(530b) Computational Design of Arac Protein with Novel Effector Specificity | AIChE

(530b) Computational Design of Arac Protein with Novel Effector Specificity

Authors 

Cirino, P. C. - Presenter, Pennsylvania State University
Fazelinia, H. - Presenter, Pennsylvania State University-University Park


Computer simulations play an increasingly significant role in understanding the underlying physical principles that dictate protein folding, stability and function, and computational advances in this area have greatly improved protein design predictions. While it is not yet possible to robustly predict structure and function de novo, it is possible to assess the impact of mutations on existing, well-characterized proteins.
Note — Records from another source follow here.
## src/hdl/fnspw_pkg.sv

```systemverilog
`timescale 1ns / 1ps
// ----------------------------------------------------------------------------
// fnspw_pkg
// Types, constants and word builders for the synthesizer program word core.
// ----------------------------------------------------------------------------
package fnspw_pkg;

    // Command opcodes
    localparam logic [1:0] OP_INIT  = 2'd0;
    localparam logic [1:0] OP_FREQ  = 2'd1;
    localparam logic [1:0] OP_POWER = 2'd2;

    // Configuration register indexes
    localparam logic [1:0] CFG_ENABLED = 2'd0;
    localparam logic [1:0] CFG_MIN     = 2'd1;
    localparam logic [1:0] CFG_MAX     = 2'd2;

    // Field widths
    localparam int unsigned FREQ_W  = 13;
    localparam int unsigned FRAC1_W = 24;
    localparam int unsigned PFD_W   = 7;
    localparam int unsigned QUO_W   = 8;

    // Reset values of the limit registers
    localparam logic [FREQ_W-1:0] MIN_FREQ_RST = 13'd54;
    localparam logic [FREQ_W-1:0] MAX_FREQ_RST = 13'd6800;

    // Phase detector frequencies in MHz
    localparam logic [PFD_W-1:0] PFD_HALF = 7'd50;
    localparam logic [PFD_W-1:0] PFD_FULL = 7'd100;

    // Reciprocal of 25 scaled by 2^17; exact for dividends below 8192.
    localparam logic [FREQ_W-1:0] RECIP_25 = 13'd5243;

    // Whole part of 2^24 / PFD; the leftover is 16 for both PFDs.
    localparam logic [FRAC1_W-1:0] FRAC_Q_HALF = 24'd335544;
    localparam logic [FRAC1_W-1:0] FRAC_Q_FULL = 24'd167772;

    // Fixed register words
    localparam logic [31:0] REG10_WORD     = 32'h00C0_3EBA;
    localparam logic [31:0] REG6_BASE      = 32'h750D_0076;
    localparam logic [31:0] REG4_CNT_RESET = 32'h3400_DD94;
    localparam logic [31:0] REG4_HALF_PFD  = 32'h3600_DD84;
    localparam logic [31:0] REG4_FULL_PFD  = 32'h3400_DD84;
    localparam logic [31:0] PD_BIT         = 32'h0000_0040;
    localparam logic [31:0] AUTOCAL_BIT    = 32'h0020_0000;
    localparam logic [FREQ_W-1:0] N_HIGH_BAND = 13'd75;

    // Index of the final word of each run, and of the word followed by a pause
    localparam logic [4:0] INIT_LAST_IDX = 5'd16;
    localparam logic [4:0] FREQ_LAST_IDX = 5'd11;
    localparam logic [4:0] PAUSE_IDX     = 5'd6;

    // Kind of run being emitted
    typedef enum logic [1:0] {
        KIND_INIT,
        KIND_FREQ,
        KIND_POWER,
        KIND_ERROR
    } kind_t;

    // Start-up table
    function automatic logic [31:0] init_word(input logic [4:0] idx);
        logic [31:0] w;
        unique case (idx)
            5'd0:    w = 32'hFFFF_041C;
            5'd1:    w = 32'h0061_300B;
            5'd2:    w = 32'h00C0_3EBA;
            5'd3:    w = 32'h2A29_FCC9;
            5'd4:    w = 32'h102D_0428;
            5'd5:    w = 32'h1200_0067;
            5'd6:    w = 32'h75AD_0076;
            5'd7:    w = 32'h0080_0025;
            5'd8:    w = 32'h3600_DD84;
            5'd9:    w = 32'h0000_0003;
            5'd10:   w = 32'h0050_0322;
            5'd11:   w = 32'h0666_6661;
            5'd12:   w = 32'h0020_0660;
            5'd13:   w = 32'h3400_DD84;
            5'd14:   w = 32'h0050_0642;
            5'd15:   w = 32'h0333_3331;
            5'd16:   w = 32'h0000_0330;
            default: w = 32'h0000_0000;
        endcase
        return w;
    endfunction

    // Register 2: second fractional word and modulus
    function automatic logic [31:0] reg2_word(input logic [PFD_W-1:0] frac2,
                                              input logic [PFD_W-1:0] pfd);
        return {7'd0, frac2, 7'd0, pfd, 4'h2};
    endfunction

    // Register 1: main fractional word
    function automatic logic [31:0] reg1_word(input logic [FRAC1_W-1:0] frac1);
        return {4'd0, frac1, 4'h1};
    endfunction

    // Register 0: integer divide value with band select
    function automatic logic [31:0] reg0_word(input logic [FREQ_W-1:0] n);
        logic hb;
        hb = (n >= N_HIGH_BAND);
        return {11'd0, hb, 3'd0, n, 4'd0};
    endfunction

endpackage

```

## src/hdl/frac_n_synth_program_words_core.sv

```systemverilog
`timescale 1ns / 1ps
// ----------------------------------------------------------------------------
// frac_n_synth_program_words_core
// Turns synthesizer commands into runs of 32-bit register programming words.
// ----------------------------------------------------------------------------
//
// Channel   | Ports                              | Contents
// ----------+------------------------------------+-----------------------------
// command   | s_tvalid s_tready s_tdata s_tuser  | opcode, freq_mhz, shutdown
// words     | m_tvalid m_tready m_tdata m_tlast  | reg_word, last,
//           | m_tuser                            | pause_after, error
// config    | cfg_valid cfg_ready cfg_index      | enabled, min_freq_mhz,
//           | cfg_data                           | max_freq_mhz
//
// A set-frequency command first passes through one shared divide-by-PFD unit
// (a multiply by the reciprocal of 25, then a remainder step, done for the
// integer part and for the fraction, once for a 50 MHz and once for a
// 100 MHz PFD), then emits 12 words at one per cycle. Init emits 17 words;
// power and rejected commands emit one. Output stalls hold the word register
// and pause the run. A new command is taken once the previous run is fully
// loaded into the output register. Reset clears the limits to 54 and
// 6800 MHz and the enable to zero; the config port is always ready.
module frac_n_synth_program_words_core
    import fnspw_pkg::*;
(
    input  logic        clk,
    input  logic        rst_n,
    // Command transaction
    input  logic        s_tvalid,
    output logic        s_tready,
    input  logic [15:0] s_tdata,   // [12:0] freq_mhz, [13] shutdown, [15:14] zero
    input  logic [1:0]  s_tuser,   // [1:0] opcode
    // Word transaction
    output logic        m_tvalid,
    input  logic        m_tready,
    output logic [31:0] m_tdata,   // [31:0] reg_word
    output logic        m_tlast,
    output logic [1:0]  m_tuser,   // [0] pause_after, [1] error
    // Configuration write transaction
    input  logic        cfg_valid,
    output logic        cfg_ready,
    input  logic [1:0]  cfg_index,
    input  logic [12:0] cfg_data
);

    typedef enum logic [1:0] {
        ST_IDLE,
        ST_DIV,
        ST_EMIT
    } state_t;

    // Divide sequence for one PFD
    typedef enum logic [1:0] {
        STEP_QN,
        STEP_RN,
        STEP_QF,
        STEP_RF
    } step_t;

    state_t state_reg, state_next;
    kind_t  kind_reg, kind_next;

    logic              enabled_reg, enabled_next;
    logic [FREQ_W-1:0] min_reg, min_next;
    logic [FREQ_W-1:0] max_reg, max_next;

    logic              pd_reg, pd_next;
    logic [2:0]        bits_reg, bits_next;
    logic [FREQ_W-1:0] k_reg, k_next;
    logic [4:0]        idx_reg, idx_next;

    // Shared divide unit
    step_t             step_reg, step_next;
    logic [FREQ_W-1:0] dx_reg, dx_next;
    logic [QUO_W-1:0]  q_reg, q_next;
    logic [PFD_W-1:0]  r_reg, r_next;
    logic              pass_reg, pass_next;

    // Divider results per PFD
    logic [FREQ_W-1:0]  na_reg, na_next, nb_reg, nb_next;
    logic [FRAC1_W-1:0] f1a_reg, f1a_next, f1b_reg, f1b_next;
    logic [PFD_W-1:0]   f2a_reg, f2a_next, f2b_reg, f2b_next;

    // Output register
    logic        m_tvalid_reg, m_tvalid_next;
    logic [31:0] m_tdata_reg, m_tdata_next;
    logic        m_tlast_reg, m_tlast_next;
    logic [1:0]  m_tuser_reg, m_tuser_next;

    logic [1:0]        in_op;
    logic [FREQ_W-1:0] in_freq;
    logic [2:0]        in_bits;
    logic              in_bad;

    logic [PFD_W-1:0]    pfd;
    logic [FRAC1_W-1:0]  fq;
    logic [2*FREQ_W-1:0] prod;
    logic [8:0]          q25;
    logic [QUO_W-1:0]    q_w;
    logic [14:0]         qp;
    logic [FREQ_W-1:0]   rem_w;
    logic [FRAC1_W-1:0]  f1_w;

    logic [31:0] word_w;
    logic        last_w;
    logic        pause_w;
    logic        err_w;

    assign s_tready  = (state_reg == ST_IDLE);
    assign cfg_ready = 1'b1;
    assign m_tvalid  = m_tvalid_reg;
    assign m_tdata   = m_tdata_reg;
    assign m_tlast   = m_tlast_reg;
    assign m_tuser   = m_tuser_reg;

    assign in_op   = s_tuser;
    assign in_freq = s_tdata[12:0];

    // Output divider selection as a power of two
    always_comb
    begin
        priority if (in_freq >= 13'd3400) in_bits = 3'd0;
        else if (in_freq >= 13'd1700)     in_bits = 3'd1;
        else if (in_freq >= 13'd850)      in_bits = 3'd2;
        else if (in_freq >= 13'd425)      in_bits = 3'd3;
        else if (in_freq >= 13'd213)      in_bits = 3'd4;
        else if (in_freq >= 13'd107)      in_bits = 3'd5;
        else                              in_bits = 3'd6;
    end

    // Rejection: disabled, unused opcode, or frequency outside the limits
    assign in_bad = !enabled_reg
                 || (in_op != OP_INIT && in_op != OP_FREQ && in_op != OP_POWER)
                 || (in_op == OP_FREQ && (in_freq < min_reg || in_freq > max_reg));

    // Quotient by the PFD: divide by 25, then by 2 or 4
    assign pfd   = pass_reg ? PFD_FULL : PFD_HALF;
    assign fq    = pass_reg ? FRAC_Q_FULL : FRAC_Q_HALF;
    assign prod  = dx_reg * RECIP_25;
    assign q25   = prod[2*FREQ_W-1:17];
    assign q_w   = pass_reg ? {1'b0, q25[8:2]} : q25[8:1];

    // Remainder from the registered quotient, and the main fraction
    assign qp    = {7'd0, q_reg} * {8'd0, pfd};
    assign rem_w = dx_reg - qp[FREQ_W-1:0];
    assign f1_w  = ({17'd0, r_reg} * fq) + {16'd0, q_reg};

    // Word selection for the current run position
    always_comb
    begin
        word_w  = 32'd0;
        last_w  = 1'b1;
        pause_w = 1'b0;
        err_w   = 1'b0;
        unique case (kind_reg)
            KIND_INIT:
            begin
                word_w  = init_word(idx_reg);
                last_w  = (idx_reg == INIT_LAST_IDX);
                pause_w = 1'b1;
            end
            KIND_POWER:
            begin
                word_w = REG4_FULL_PFD | (pd_reg ? PD_BIT : 32'd0);
            end
            KIND_ERROR:
            begin
                err_w = 1'b1;
            end
            KIND_FREQ:
            begin
                last_w  = (idx_reg == FREQ_LAST_IDX);
                pause_w = (idx_reg == PAUSE_IDX);
                unique case (idx_reg)
                    5'd0:    word_w = REG10_WORD;
                    5'd1:    word_w = REG6_BASE | {8'd0, bits_reg, 21'd0};
                    5'd2:    word_w = REG4_CNT_RESET;
                    5'd3:    word_w = reg2_word(f2a_reg, PFD_HALF);
                    5'd4:    word_w = reg1_word(f1a_reg);
                    5'd5:    word_w = reg0_word(na_reg);
                    5'd6:    word_w = REG4_HALF_PFD;
                    5'd7:    word_w = reg0_word(na_reg) | AUTOCAL_BIT;
                    5'd8:    word_w = REG4_FULL_PFD;
                    5'd9:    word_w = reg2_word(f2b_reg, PFD_FULL);
                    5'd10:   word_w = reg1_word(f1b_reg);
                    5'd11:   word_w = reg0_word(nb_reg);
                    default: word_w = 32'd0;
                endcase
            end
        endcase
    end

    // Next-state logic
    always_comb
    begin
        state_next    = state_reg;
        kind_next     = kind_reg;
        enabled_next  = enabled_reg;
        min_next      = min_reg;
        max_next      = max_reg;
        pd_next       = pd_reg;
        bits_next     = bits_reg;
        k_next        = k_reg;
        idx_next      = idx_reg;
        step_next     = step_reg;
        dx_next       = dx_reg;
        q_next        = q_reg;
        r_next        = r_reg;
        pass_next     = pass_reg;
        na_next       = na_reg;
        nb_next       = nb_reg;
        f1a_next      = f1a_reg;
        f1b_next      = f1b_reg;
        f2a_next      = f2a_reg;
        f2b_next      = f2b_reg;
        m_tvalid_next = m_tvalid_reg && !m_tready;
        m_tdata_next  = m_tdata_reg;
        m_tlast_next  = m_tlast_reg;
        m_tuser_next  = m_tuser_reg;

        // Configuration writes
        if (cfg_valid)
        begin
            unique case (cfg_index)
                CFG_ENABLED: enabled_next = cfg_data[0];
                CFG_MIN:     min_next     = cfg_data;
                CFG_MAX:     max_next     = cfg_data;
                default:     ;
            endcase
        end

        unique case (state_reg)
            ST_IDLE:
            begin
                if (s_tvalid)
                begin
                    pd_next   = s_tdata[13];
                    bits_next = in_bits;
                    idx_next  = 5'd0;
                    priority if (in_bad)
                    begin
                        kind_next  = KIND_ERROR;
                        state_next = ST_EMIT;
                    end
                    else if (in_op == OP_INIT)
                    begin
                        kind_next  = KIND_INIT;
                        state_next = ST_EMIT;
                    end
                    else if (in_op == OP_POWER)
                    begin
                        kind_next  = KIND_POWER;
                        state_next = ST_EMIT;
                    end
                    else
                    begin
                        kind_next  = KIND_FREQ;
                        k_next     = FREQ_W'(in_freq << in_bits);
                        dx_next    = FREQ_W'(in_freq << in_bits);
                        step_next  = STEP_QN;
                        pass_next  = 1'b0;
                        state_next = ST_DIV;
                    end
                end
            end
            ST_DIV:
            begin
                unique case (step_reg)
                    // Integer part N of K / PFD
                    STEP_QN:
                    begin
                        q_next    = q_w;
                        step_next = STEP_RN;
                    end
                    // Remainder r, then divide 16 * r for the fraction
                    STEP_RN:
                    begin
                        r_next    = rem_w[PFD_W-1:0];
                        dx_next   = {2'd0, rem_w[PFD_W-1:0], 4'd0};
                        step_next = STEP_QF;
                        if (!pass_reg)
                        begin
                            na_next = {5'd0, q_reg};
                        end
                        else
                        begin
                            nb_next = {5'd0, q_reg};
                        end
                    end
                    STEP_QF:
                    begin
                        q_next    = q_w;
                        step_next = STEP_RF;
                    end
                    // frac1 = r * (2^24 div PFD) + 16r div PFD, frac2 = 16r mod PFD
                    STEP_RF:
                    begin
                        step_next = STEP_QN;
                        dx_next   = k_reg;
                        if (!pass_reg)
                        begin
                            f1a_next  = f1_w;
                            f2a_next  = rem_w[PFD_W-1:0];
                            pass_next = 1'b1;
                        end
                        else
                        begin
                            f1b_next   = f1_w;
                            f2b_next   = rem_w[PFD_W-1:0];
                            state_next = ST_EMIT;
                        end
                    end
                endcase
            end
            ST_EMIT:
            begin
                if (!m_tvalid_reg || m_tready)
                begin
                    m_tvalid_next = 1'b1;
                    m_tdata_next  = word_w;
                    m_tlast_next  = last_w;
                    m_tuser_next  = {err_w, pause_w};
                    idx_next      = idx_reg + 5'd1;
                    if (last_w)
                    begin
                        state_next = ST_IDLE;
                    end
                end
            end
            default:
            begin
                state_next = ST_IDLE;
            end
        endcase
    end

    // State and registered outputs
    always_ff @(posedge clk or negedge rst_n)
    begin
        if (!rst_n)
        begin
            state_reg    <= ST_IDLE;
            kind_reg     <= KIND_ERROR;
            enabled_reg  <= 1'b0;
            min_reg      <= MIN_FREQ_RST;
            max_reg      <= MAX_FREQ_RST;
            pd_reg       <= 1'b0;
            bits_reg     <= '0;
            k_reg        <= '0;
            idx_reg      <= '0;
            step_reg     <= STEP_QN;
            dx_reg       <= '0;
            q_reg        <= '0;
            r_reg        <= '0;
            pass_reg     <= 1'b0;
            na_reg       <= '0;
            nb_reg       <= '0;
            f1a_reg      <= '0;
            f1b_reg      <= '0;
            f2a_reg      <= '0;
            f2b_reg      <= '0;
            m_tvalid_reg <= 1'b0;
            m_tdata_reg  <= '0;
            m_tlast_reg  <= 1'b0;
            m_tuser_reg  <= '0;
        end
        else
        begin
            state_reg    <= state_next;
            kind_reg     <= kind_next;
            enabled_reg  <= enabled_next;
            min_reg      <= min_next;
            max_reg      <= max_next;
            pd_reg       <= pd_next;
            bits_reg     <= bits_next;
            k_reg        <= k_next;
            idx_reg      <= idx_next;
            step_reg     <= step_next;
            dx_reg       <= dx_next;
            q_reg        <= q_next;
            r_reg        <= r_next;
            pass_reg     <= pass_next;
            na_reg       <= na_next;
            nb_reg       <= nb_next;
            f1a_reg      <= f1a_next;
            f1b_reg      <= f1b_next;
            f2a_reg      <= f2a_next;
            f2b_reg      <= f2b_next;
            m_tvalid_reg <= m_tvalid_next;
            m_tdata_reg  <= m_tdata_next;
            m_tlast_reg  <= m_tlast_next;
            m_tuser_reg  <= m_tuser_next;
        end
    end

endmodule
```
In this study we are developing and testing a computational framework to rationally alter the effector binding specificity of the bacterial transcriptional regulatory protein AraC, belonging to the AraC/XylS family of transcriptional regulators. AraC consists of an effector binding domain and a DNA binding domain. In the absence of L-arabinose, the AraC homodimer represses transcription from promoter ParaBAD, while transcription is activated by the AraC dimer upon binding arabinose. This activation/repression is described as ?the light-switch mechanism? and can be understood by examining the structure of AraC. Our goal is to engineer AraC variants which selectively bind one of a variety of very similar molecules not resembling arabinose. As an example, we are designing proteins capable of distinguishing between different oxidized forms of the bicyclic monoterpene alpha-pinene. Our interest in these and similar target molecules stems from a need to develop biocatalysts capable of converting natural resources (such as plant oils) into value-added products: regulatory proteins engineered to activate transcription upon sensing of a desired molecule enable the use of genetic selections and/or high-throughput screens to engineer enzymes and metabolic pathways which synthesize the target compound. We will describe computational and experimental research efforts toward modeling and engineering novel molecular recognition by AraC. Simulation and optimization methods have been used to accurately reflect the relative strengths with which wild-type AraC binds various compounds, and are being used to predict mutagenesis strategies resulting in altered binding selectivity. This is accomplished by identifying mutations in the protein that minimize binding scores for novel substrates (e.g., verbenol). Our procedure involves iterative backbone movements and optimal sequence redesign (near the binding pocket) based on potential energy scoring functions, which serve as a surrogate for binding affinity.